==== EXCERPTED DATA ====
$ cat src/rtl/trig_pkg.sv
// Shared types and constants for the trigger scheduler: FSM state encoding and tag field widths.
package trig_pkg;

  typedef enum logic [1:0] {
    StIdle = 2'd0,
    StRun  = 2'd1,
    StDead = 2'd2,
    StFull = 2'd3
  } trig_state_e;

  localparam int unsigned BunchW          = 16;
  localparam int unsigned EventW          = 24;
  localparam int unsigned TagW            = BunchW + EventW;
  localparam int unsigned OrbitLenDefault = 3564;

endpackage

$ cat src/rtl/trig_tag_fifo.sv
// Tag buffer: synchronous FIFO with flush and a valid/ready read port. A push into a full
// buffer is refused even when a pop happens in the same cycle.
module trig_tag_fifo
  import trig_pkg::*;
#(
  parameter int unsigned Depth = 4
) (
  input  logic            clk,
  input  logic            rst_n,
  input  logic            flush,
  input  logic            push,
  input  logic [TagW-1:0] push_data,
  input  logic            ready,
  output logic            valid,
  output logic            full,
  output logic [TagW-1:0] data
);

  localparam int unsigned PtrW = (Depth > 1) ? $clog2(Depth) : 1;

  logic [TagW-1:0] mem_q [Depth];
  logic [PtrW-1:0] wr_q, rd_q;
  logic [PtrW:0]   cnt_q;
  logic            do_push, do_pop;

  assign full    = (cnt_q == (PtrW + 1)'(Depth));
  assign valid   = (cnt_q != '0);
  assign do_push = push && !full;
  assign do_pop  = valid && ready;
  assign data    = valid ? mem_q[rd_q] : '0;

  always_ff @(posedge clk or negedge rst_n) begin
    if (!rst_n) begin
      wr_q  <= '0;
      rd_q  <= '0;
      cnt_q <= '0;
    end else if (flush) begin
      wr_q  <= '0;
      rd_q  <= '0;
      cnt_q <= '0;
    end else begin
      if (do_push) wr_q <= wr_q + PtrW'(1);
      if (do_pop)  rd_q <= rd_q + PtrW'(1);
      cnt_q <= cnt_q + (PtrW + 1)'(do_push) - (PtrW + 1)'(do_pop);
    end
  end

  always_ff @(posedge clk) begin
    if (do_push && !flush) mem_q[wr_q] <= push_data;
  end

endmodule

$ cat src/rtl/trigger_scheduler.sv
// Run-control and T1 trigger sequencer driving the bunch/event counters and queueing tags.
// Optional drop counter enabled by defining TRIG_DROP_COUNT_EN.
module trigger_scheduler
  import trig_pkg::*;
#(
  parameter int unsigned ORBIT_LEN  = OrbitLenDefault,
  parameter int unsigned DEADTIME   = 4,
  parameter int unsigned FIFO_DEPTH = 4
) (
  input  logic              clk,
  input  logic              rst_n,
  input  logic              bx_tick,
  input  logic              t1,
  input  logic              run_start,
  input  logic              run_stop,
  input  logic              resync,
  input  logic [BunchW-1:0] bunch_number,
  input  logic [EventW-1:0] event_number,
  output logic              bc_clr,
  output logic              bc_inc,
  output logic              ev_clr,
  output logic              ev_inc,
  output logic              tag_valid,
  input  logic              tag_ready,
  output logic [BunchW-1:0] tag_bunch,
  output logic [EventW-1:0] tag_event,
  output logic              busy,
  output logic [1:0]        state
`ifdef TRIG_DROP_COUNT_EN
  ,
  output logic [15:0]       drop_count,
  input  logic              drop_clr
`endif
);

  localparam logic [BunchW-1:0] LastBunch = BunchW'(ORBIT_LEN - 1);
  localparam logic [7:0]        DeadLoad  = 8'(DEADTIME);

  trig_state_e     state_q;
  logic [7:0]      dead_q;
  logic            active, start, rsync, seq, wrap, accept, fifo_full;
  logic [TagW-1:0] head;

  // run_stop outranks resync, which outranks run_start, which outranks a trigger.
  always_comb begin
    active = (state_q != StIdle);
    start  = !active && run_start && !run_stop;
    rsync  = active && resync && !run_stop;
    seq    = active && bx_tick && !run_stop && !resync;
    wrap   = (bunch_number == LastBunch);
    accept = (state_q == StRun) && bx_tick && t1 && !fifo_full && !run_stop && !resync;
    bc_clr = start || rsync || (seq && wrap);
    bc_inc = seq && !wrap;
    ev_clr = start || rsync;
    ev_inc = accept;
  end

  always_ff @(posedge clk or negedge rst_n) begin
    if (!rst_n) begin
      state_q <= StIdle;
      dead_q  <= '0;
    end else if (run_stop) begin
      state_q <= StIdle;
      dead_q  <= '0;
    end else if (rsync) begin
      state_q <= StRun;
      dead_q  <= '0;
    end else begin
      case (state_q)
        StIdle: if (run_start) state_q <= StRun;
        StRun: begin
          if (accept) begin
            state_q <= StDead;
            dead_q  <= DeadLoad;
          end else if (fifo_full) begin
            state_q <= StFull;
          end
        end
        StDead: begin
          if (bx_tick) begin
            if (dead_q <= 8'd1) begin
              dead_q  <= '0;
              state_q <= fifo_full ? StFull : StRun;
            end else begin
              dead_q <= dead_q - 8'd1;
            end
          end
        end
        StFull: if (!fifo_full) state_q <= StRun;
        default: state_q <= StIdle;
      endcase
    end
  end

  trig_tag_fifo #(
    .Depth(FIFO_DEPTH)
  ) u_fifo (
    .clk      (clk),
    .rst_n    (rst_n),
    .flush    (rsync),
    .push     (accept),
    .push_data({bunch_number, event_number}),
    .ready    (tag_ready),
    .valid    (tag_valid),
    .full     (fifo_full),
    .data     (head)
  );

  assign tag_bunch = head[TagW-1:EventW];
  assign tag_event = head[EventW-1:0];
  assign busy      = (state_q != StRun) || fifo_full;
  assign state     = state_q;

`ifdef TRIG_DROP_COUNT_EN
  logic [15:0] drop_q;

  always_ff @(posedge clk or negedge rst_n) begin
    if (!rst_n) begin
      drop_q <= '0;
    end else if (drop_clr || run_start || resync) begin
      drop_q <= '0;
    end else if (active && bx_tick && t1 && !accept && (drop_q != 16'hFFFF)) begin
      drop_q <= drop_q + 16'd1;
    end
  end

  assign drop_count = drop_q;
`endif

endmodule

$ cat config.mk
export PLATFORM = sky130hd
export DESIGN_NAME = trigger_scheduler
export DESIGN_NICKNAME = d
export VERILOG_FILES = /design/src/rtl/trig_pkg.sv /design/src/rtl/trig_tag_fifo.sv /design/src/rtl/trigger_scheduler.sv
export SDC_FILE = /design/constraint.sdc
export NUM_CORES = 1
export LEC_CHECK = 0
export CAP_MARGIN = 25
export CORE_ASPECT_RATIO = 2
export CORE_MARGIN = 4
export CORE_UTILIZATION = 59
export CTS_BUF_LIST = sky130_fd_sc_hd__clkbuf_8
export DETAILED_ROUTE_END_ITERATION = 7
export HOLD_SLACK_MARGIN = 0.08
export PLACE_DENSITY = 0.95
export RECOVER_POWER = 100
export SLEW_MARGIN = 5
export SYNTH_ARGS = -nofsm -noshare
export SYNTH_HDL_FRONTEND = slang
export SYNTH_SLANG_ARGS = --single-unit
export TNS_END_PERCENT = 1
$ cat constraint.sdc
create_clock -name clk -period 4.62 [get_ports clk]
set_input_delay 0.462 -clock clk [delete_from_list [all_inputs] [get_ports clk]]
set_output_delay 0.462 -clock clk [all_outputs]
set_load 0.005 [all_outputs]
==> run summary <==
status: finished, violations left
violated checks: capacitance limit, slew limit
Syn Nets: 452
Slew HR: -28.08%
drt drc: 0
Top FF cell, synth: edfxtp_1
Routed Antenna Nets: 0
register area share after synthesis: 71.64%
antenna violations before repair: 0
YS warnings: 0
RSZ-0062 raised after global routing: no
worst-path maximum fanout: 41
max-slew violations: 63
most common cell in the netlist: edfxtp_1
First-pass DRT Iterations: 4
DIE HEIGHT: 165.3 µm
Die W: 86.66 µm
largest net degree at the start of global routing: 42
# setup viols final: 0
global-route wire length before repair: 22160 µm
maxcap violations: 2
#FFs+latches synth: 177
post-synthesis async set-or-reset flop share: 9.605%
Netlist cell types: 41
routability cong.: 0.8088
CTS tree: done
Finished Core Util: 73.20%
Post-Syn Area: 7301 µm²
layout cell share with drive strength beyond 1: 16.44%
fin nets: 560
CP Launch Type: register
slowest CP cell: dfrtp_1
setup_tns: 0 ns
area leader, netlist: edfxtp_1
Final HPWL DP: 9642 µm
Final Critical Period: 3.797 ns
Mapped Cells: 390
number of DRC markers in iteration 0: 252
Final Cycle Share: 82.19%
worst path required time: 4.16 ns
Ports: 96
HP Class: in -> async
cts hold-fix bufs: 0
crit-path leading delay family: flip-flops
clk buf depth: 2
clock root buffer master: clkbuf_8
gr ovfl total: 0
total die area: 14330 µm²
vias: 3924
Synth top area share: 65.81%
Data arrival, critical path: 3.34 ns
Max Clk Rate: 263.4 MHz
Core Box Area: 12120 µm²
WL final: 14640 µm
Max stage delay on crit path: 1.65 ns
final hold vios: 0
Starting Density: 60.22%
Filler cells: 689
total track usage: 21.16%
CTS Buf Count: 17
Peak supply drop: 0.3968 mV
Worst Max-Slew Pin Slew: 1.921 ns
P&R area growth vs syn: 21.56%
Worst Path Buf+Inv: 1
leak pwr: 0.003022 µW
Post-CTS Setup Inserts: 0
port bufs: 95
Pwr per Cell Area: 522.7 nW/µm²
CTS Sinks: 177
via count of the first global-routing pass: 4289
Avg Cell Area, Syn: 18.72 µm²
Post-CTS Resized: 0
cell breakdown of the critical path: mux4_2 > and2_0 > clkdlybuf4s50_1
std cell rows: 57
Clk Latency, worst-skew pair: 0.45 ns
synth top area cells: edfxtp_1 (66%), mux4_2 (12%), dfrtp_1 (5.8%)
clk slew on worst S/H paths: 0.09 ns
Critical Setup Path Class: reg -> out
H-tree levels: 4
most frequent cells after synthesis: edfxtp_1 (160), and2_1 (45), mux4_2 (40), dfrtp_1 (17)
DR WL/cell: 22.25 µm
clock skew: 0.01112 ns
CP Capture Type: output port
diode count: 0
Avg Vias per Cell: 5.964
Post-synth EDFFs: 160
## area by class of cell
cell class                 instances  area (µm²)  share of cell area [%]
inverter                          10       37.54                  0.4230
sequential                       177        5231                   58.95
tap                              147       183.9                   2.072
clock inverter                    15       157.7                   1.776
timing repair buffer             104        1106                   12.46
multi-input combinational        188        1924                   21.68
clock buffer                      17       234.0                   2.636
## path summary, 6_finish.rpt
path | from | end | slack [ns] | cells after the start
max in group asynchronous | rst_n | u_fifo.rd_q[0] | 3.52 | 1
min in group clk | dead_q[4] | dead_q[4] | 0.56 | 2
hold / removal | rst_n | u_fifo.rd_q[1] | 0.55 | 1
hold reg to reg | dead_q[4] | dead_q[4] | 0.56 | 2
setup / recovery | u_fifo.rd_q[1] | tag_bunch[8] | 0.82 | 3
setup reg to reg | state[1] | u_fifo.mem_q[0][30] | 1.39 | 6
## logic make-up after synthesis
group | Yosys count | share of synthesized area (%)
AOI/OAI and AO/OA | 24 | 2.211
DFF | 177 | 71.64
buffers and inverters | 25 | 1.354
muxes | 43 | 12.77
adders and majority gates | 14 | 2.502
xor gates and xnor gates | 5 | 0.5999
and+or+nand+nor | 102 | 8.929
## registers in the layout, indices dropped and copies added (netlist names)
name          count
u_fifo.rd_q       2
dead_q            8
u_fifo.mem_q    160
u_fifo.wr_q       2
state             2
u_fifo.cnt_q      3
## cell usage in the layout, fill, tap and decap left out, types with 6 or more instances in the layout
cell / instances
dlygate4sd3_1: 84
inv_6: 6
and2_0: 8
and2_1: 37
dfrtp_1: 16
a21oi_1: 12
or3_1: 9
inv_1: 11
clkbuf_8: 17
mux4_2: 40
nor2_1: 13
nand2_1: 6
ha_1: 13
clkdlybuf4s50_1: 11
edfxtp_1: 160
====
In the records above, find the line with "case (state_q)"; write out exactly that line and each one after it, stopping after the line with "assign tag_event = head[EventW-1:0];".

      case (state_q)
        StIdle: if (run_start) state_q <= StRun;
        StRun: begin
          if (accept) begin
            state_q <= StDead;
            dead_q  <= DeadLoad;
          end else if (fifo_full) begin
            state_q <= StFull;
          end
        end
        StDead: begin
          if (bx_tick) begin
            if (dead_q <= 8'd1) begin
              dead_q  <= '0;
              state_q <= fifo_full ? StFull : StRun;
            end else begin
              dead_q <= dead_q - 8'd1;
            end
          end
        end
        StFull: if (!fifo_full) state_q <= StRun;
        default: state_q <= StIdle;
      endcase
    end
  end

  trig_tag_fifo #(
    .Depth(FIFO_DEPTH)
  ) u_fifo (
    .clk      (clk),
    .rst_n    (rst_n),
    .flush    (rsync),
    .push     (accept),
    .push_data({bunch_number, event_number}),
    .ready    (tag_ready),
    .valid    (tag_valid),
    .full     (fifo_full),
    .data     (head)
  );

  assign tag_bunch = head[TagW-1:EventW];
  assign tag_event = head[EventW-1:0];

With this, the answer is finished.